Indonesien: Pornofilter für BlackBerry-Smartphones
Zuvor hatte die indonesische Regierung dem kanadischen Smartphone-Hersteller mit einer Blockade seiner Dienste gedroht, falls das Unternehmen keine Maßnahmen ergreifen sollte, um den Zugriff auf pornographische Inhalte wie gefordert zu beschränken, berichtet 'Yahoo News'.
In Indonesien gibt es rund zwei Millionen BlackBerry-Nutzer. Durch die freiwillige Zensur der mit den Geräten abrufbaren Inhalte will RIM schärferen Maßnahmen von Seiten der Regierung zuvorkommen. Die Einrichtung eines Rechenzentrums in Indoniesen, das der Regierung eine direkte Prüfung der Inhalte ermöglichen würde, lehnt RIM weiterhin ab.
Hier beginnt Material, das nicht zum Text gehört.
### src/rtl/sevenseg_scan_driver_if.sv
// Bundle of display-driver signals between the clock counters and the scan driver.
// Includes read-only debug taps of the scan state (prescaler and digit index).
interface sevenseg_scan_driver_if #(
  parameter int NUM_DIGITS  = 6,
  parameter int REFRESH_DIV = 50000
);
  localparam int CNT_W = $clog2(REFRESH_DIV);
  localparam int IDX_W = (NUM_DIGITS > 1) ? $clog2(NUM_DIGITS) : 1;

  // No valid/ready pair: en is a level qualifier. While en=1 the scan advances
  // every clock; the inputs are sampled only on the frame-start cycle.
  logic                    en;
  logic [4*NUM_DIGITS-1:0] digits_in;
  logic [NUM_DIGITS-1:0]   dp_in;
  logic [NUM_DIGITS-1:0]   blank_in;
  logic [6:0]              seg_out;
  logic                    dp_out;
  logic [NUM_DIGITS-1:0]   an_out;
  logic                    frame_tick;
  logic [CNT_W-1:0]        dbg_cnt;
  logic [IDX_W-1:0]        dbg_idx;

  modport master (
    output en, digits_in, dp_in, blank_in,
    input  seg_out, dp_out, an_out, frame_tick, dbg_cnt, dbg_idx
  );

  modport slave (
    input  en, digits_in, dp_in, blank_in,
    output seg_out, dp_out, an_out, frame_tick, dbg_cnt, dbg_idx
  );
endinterface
Die verschärften Gesetze gegen Pornographie wurden in Indonesien schon im Jahr 2008 eingeführt. Für RIM ist das Land mit der weltweit größten muslimischen Bevölkerung einer der wichtigsten Wachstumsmärkte. Die indonesische Regierung begrüßte die Einführung des Porno-Filters ihrerseits ausdrücklich.
Die Umsetzung des Filters werde so schnell wie möglich und in Zusammenarbeit mit den indonesischen Mobilfunknetzbetreibern erfolgen, so Research In Motion.